El punto fundamental es que la contribución al fondo de pensiones tiene que hacerse un sitio entre lo que paga el empleador y lo que recibe el trabajador. Si la contribución es de 10%, el empleador paga 1,000 pesos y el trabajador se lleva a la casa 900. Si la contribución sube a 15%, la distancia se hace mayor.

Inicialmente el empleador asume un costo adicional, como manda la ley. Debe pagar 1,060 para que el trabajador siga llevándose 900. Pero poco a poco el mercado se ajusta. A ese costo no se puede seguir contratando más gente. A los nuevos trabajadores, entre ellos los jóvenes que recién comienzan su vida laboral, se les ofrece 1,030, digamos, o 1,040, que luego de deducirse el aporte al fondo de pensiones se convierten en menos de 900. No faltarán quienes acepten el trabajo aun en esas condiciones.

Pero no son solamente los nuevos trabajadores los que tendrán menos plata en la mano. Los demás sentirán el impacto más adelante, cuando vean que sus sueldos no crecen a la misma velocidad con la que la acumulación de experiencias y conocimientos acrecientan sus habilidades productivas. Las primeras ganancias de productividad servirán para compensar ese aumento de la contribución que el gobierno puso nominalmente sobre los hombros de los empleadores.

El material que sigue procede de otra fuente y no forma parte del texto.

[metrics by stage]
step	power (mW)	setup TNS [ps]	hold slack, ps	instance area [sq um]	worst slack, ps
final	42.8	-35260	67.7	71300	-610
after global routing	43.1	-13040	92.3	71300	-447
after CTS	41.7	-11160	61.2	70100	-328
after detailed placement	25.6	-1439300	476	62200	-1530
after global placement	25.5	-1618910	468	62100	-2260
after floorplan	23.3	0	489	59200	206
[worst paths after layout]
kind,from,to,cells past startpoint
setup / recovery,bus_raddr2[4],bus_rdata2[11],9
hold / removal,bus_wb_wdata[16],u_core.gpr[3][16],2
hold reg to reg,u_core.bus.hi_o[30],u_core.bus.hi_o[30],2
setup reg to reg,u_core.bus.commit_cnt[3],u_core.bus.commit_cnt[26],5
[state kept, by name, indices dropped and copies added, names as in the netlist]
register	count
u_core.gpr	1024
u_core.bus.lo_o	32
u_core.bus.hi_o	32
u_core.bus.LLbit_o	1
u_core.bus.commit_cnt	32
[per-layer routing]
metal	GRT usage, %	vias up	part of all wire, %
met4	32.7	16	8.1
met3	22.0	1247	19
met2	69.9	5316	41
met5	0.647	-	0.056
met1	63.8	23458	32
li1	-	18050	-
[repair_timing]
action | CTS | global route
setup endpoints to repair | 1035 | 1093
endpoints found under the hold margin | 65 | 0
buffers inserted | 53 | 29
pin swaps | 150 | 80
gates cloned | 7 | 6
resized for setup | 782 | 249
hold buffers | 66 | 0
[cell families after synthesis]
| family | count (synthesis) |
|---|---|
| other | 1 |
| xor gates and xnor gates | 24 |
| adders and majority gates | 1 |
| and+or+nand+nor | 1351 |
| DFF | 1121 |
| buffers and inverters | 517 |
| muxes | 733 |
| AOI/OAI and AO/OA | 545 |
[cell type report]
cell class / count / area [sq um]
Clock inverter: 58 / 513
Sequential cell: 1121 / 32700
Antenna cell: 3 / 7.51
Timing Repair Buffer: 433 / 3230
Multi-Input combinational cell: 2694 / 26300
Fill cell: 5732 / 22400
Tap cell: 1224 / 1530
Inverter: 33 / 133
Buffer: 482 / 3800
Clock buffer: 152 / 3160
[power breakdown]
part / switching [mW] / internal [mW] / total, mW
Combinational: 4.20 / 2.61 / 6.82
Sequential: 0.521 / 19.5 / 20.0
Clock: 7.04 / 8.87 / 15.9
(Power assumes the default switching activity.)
**src/rtl/hazard_pkg.sv**
```systemverilog
// Shared types and constants for the pipeline hazard/issue controller.
package hazard_pkg;

  localparam int unsigned REG_W           = 4;
  localparam int unsigned CNT_W           = 4;
  localparam int unsigned VEC_LAT_DEFAULT = 4;

  typedef enum logic [0:0] {
    IDLE,
    VEC_RUN
  } vec_state_t;

endpackage

```
**src/rtl/vec_occupancy_timer.sv**
```systemverilog
// Occupancy timer for the shared fixed-latency vector unit: busy for VEC_LAT-1 cycles
// after each issue.
module vec_occupancy_timer
  import hazard_pkg::*;
#(
  parameter int unsigned VEC_LAT = VEC_LAT_DEFAULT
) (
  input  logic clk,
  input  logic reset,
  input  logic issue,
  output logic busy
);

  vec_state_t       state_q, state_d;
  logic [CNT_W-1:0] cnt_q, cnt_d;

  always_comb begin
    state_d = state_q;
    cnt_d   = cnt_q;
    case (state_q)
      IDLE: begin
        if (issue) begin
          state_d = VEC_RUN;
          cnt_d   = CNT_W'(VEC_LAT - 1);
        end
      end
      VEC_RUN: begin
        // Runs to completion; flushes and redirects cannot cancel an issued op.
        cnt_d = cnt_q - 1'b1;
        if (cnt_q == CNT_W'(1)) begin
          state_d = IDLE;
        end
      end
      default: state_d = IDLE;
    endcase
  end

  always_ff @(posedge clk) begin
    if (reset) begin
      state_q <= IDLE;
      cnt_q   <= '0;
    end else begin
      state_q <= state_d;
      cnt_q   <= cnt_d;
    end
  end

  assign busy = (state_q == VEC_RUN);

endmodule

```
**src/rtl/hazard_ctrl.sv**
```systemverilog
// Pipeline hazard/issue controller: load-use, PC-write and vector-busy stalls plus redirects.
// Optional StallD performance counter enabled by defining HAZARD_PERF_EN.
module hazard_ctrl
  import hazard_pkg::*;
#(
  parameter int unsigned VEC_LAT = VEC_LAT_DEFAULT
) (
  input  logic             clk,
  input  logic             reset,
  input  logic [REG_W-1:0] RA1D,
  input  logic [REG_W-1:0] RA2D,
  input  logic [REG_W-1:0] WA3E,
  input  logic             MemtoRegE,
  input  logic             RegWriteE,
  input  logic             PCSrcD,
  input  logic             PCSrcE,
  input  logic             PCSrcM,
  input  logic             PCSrcW,
  input  logic             BranchTakenE,
  input  logic             VecOpD,
  output logic             StallF,
  output logic             StallD,
  output logic             FlushD,
  output logic             FlushE,
  output logic             VecIssueE,
  output logic             VecBusy,
  output logic [31:0]      StallCycles
);

  logic ldr_stall;
  logic pc_pend;
  logic redirect;
  logic vec_stall;
  logic timer_busy;

  assign ldr_stall = MemtoRegE & RegWriteE & ((WA3E == RA1D) | (WA3E == RA2D));
  assign pc_pend   = PCSrcD | PCSrcE | PCSrcM;
  assign redirect  = BranchTakenE | PCSrcW;

  // The timer may still hold VEC_RUN during the reset cycle; hide it until the edge.
  assign VecBusy   = timer_busy & ~reset;
  assign vec_stall = VecOpD & VecBusy;

  assign StallD = (ldr_stall | vec_stall) & ~redirect & ~reset;
  assign StallF = (ldr_stall | vec_stall | pc_pend) & ~redirect & ~reset;
  assign FlushD = pc_pend | redirect | reset;
  assign FlushE = ldr_stall | vec_stall | BranchTakenE | reset;

  assign VecIssueE = VecOpD & ~timer_busy & ~ldr_stall & ~FlushD;

  vec_occupancy_timer #(
    .VEC_LAT (VEC_LAT)
  ) u_vec_timer (
    .clk   (clk),
    .reset (reset),
    .issue (VecIssueE),
    .busy  (timer_busy)
  );

`ifdef HAZARD_PERF_EN
  logic [31:0] stall_cycles_q;

  always_ff @(posedge clk) begin
    if (reset) begin
      stall_cycles_q <= '0;
    end else if (StallD) begin
      stall_cycles_q <= stall_cycles_q + 32'd1;
    end
  end

  assign StallCycles = stall_cycles_q;
`else
  assign StallCycles = '0;
`endif

endmodule

```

Dentro de cinco años, a ningún chileno le importará que el aumento de la contribución lo hayan “pagado” los empleadores. Solamente le interesará que el 15% de su sueldo no llega a sus bolsillos.

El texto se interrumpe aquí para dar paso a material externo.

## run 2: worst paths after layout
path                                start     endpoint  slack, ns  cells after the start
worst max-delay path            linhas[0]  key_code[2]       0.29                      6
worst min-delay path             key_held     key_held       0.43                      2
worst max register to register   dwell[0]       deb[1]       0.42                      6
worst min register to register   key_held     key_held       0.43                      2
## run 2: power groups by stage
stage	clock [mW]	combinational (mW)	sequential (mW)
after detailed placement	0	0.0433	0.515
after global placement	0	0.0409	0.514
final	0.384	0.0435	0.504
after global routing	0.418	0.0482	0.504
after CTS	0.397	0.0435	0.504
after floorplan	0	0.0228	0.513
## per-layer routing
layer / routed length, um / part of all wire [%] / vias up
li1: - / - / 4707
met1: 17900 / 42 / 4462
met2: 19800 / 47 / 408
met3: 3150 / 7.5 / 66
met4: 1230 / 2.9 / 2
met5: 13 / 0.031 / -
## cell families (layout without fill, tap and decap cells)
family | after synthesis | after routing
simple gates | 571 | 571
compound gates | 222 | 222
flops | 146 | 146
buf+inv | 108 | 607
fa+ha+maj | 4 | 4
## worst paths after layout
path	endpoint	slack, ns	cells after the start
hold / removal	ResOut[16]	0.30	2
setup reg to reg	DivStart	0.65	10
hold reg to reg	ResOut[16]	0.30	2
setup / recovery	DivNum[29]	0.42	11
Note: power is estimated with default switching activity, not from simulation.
File: src/rtl/glitch_free_demux_if.sv
// Stream bundle for the 1-to-N demux: one upstream valid/ready input,
// N registered downstream outputs, and the drop counter.
interface glitch_free_demux_if #(
  parameter int N = 4,
  parameter int W = 8
);
  localparam int SW = $clog2(N);

  logic [SW-1:0]  select;
  logic [W-1:0]   in_data;
  logic           in_valid;
  logic           in_last;
  logic           in_ready;
  logic [N*W-1:0] out_data;
  logic [N-1:0]   out_valid;
  logic [N-1:0]   out_last;
  logic [N-1:0]   out_ready;
  logic [7:0]     drop_count;

  // The source of traffic and sink of all output streams.
  modport master (
    output select, in_data, in_valid, in_last, out_ready,
    input  in_ready, out_data, out_valid, out_last, drop_count
  );

  // The demux itself.
  modport slave (
    input  select, in_data, in_valid, in_last, out_ready,
    output in_ready, out_data, out_valid, out_last, drop_count
  );
endinterface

Deberíamos ir nosotros, más bien, en sentido contrario. Ahora que está permitido retirar hasta el 25% del saldo acumulado para comprar una vivienda o amortizar un préstamo hipotecario, ¿por qué mejor no reducimos en esa misma proporción el aporte obligatorio al fondo de pensiones, bajándolo del 10% al 7.5% del sueldo? Sería como generalizar el retiro voluntario. Con eso todavía es posible darle a la gente una buena pensión.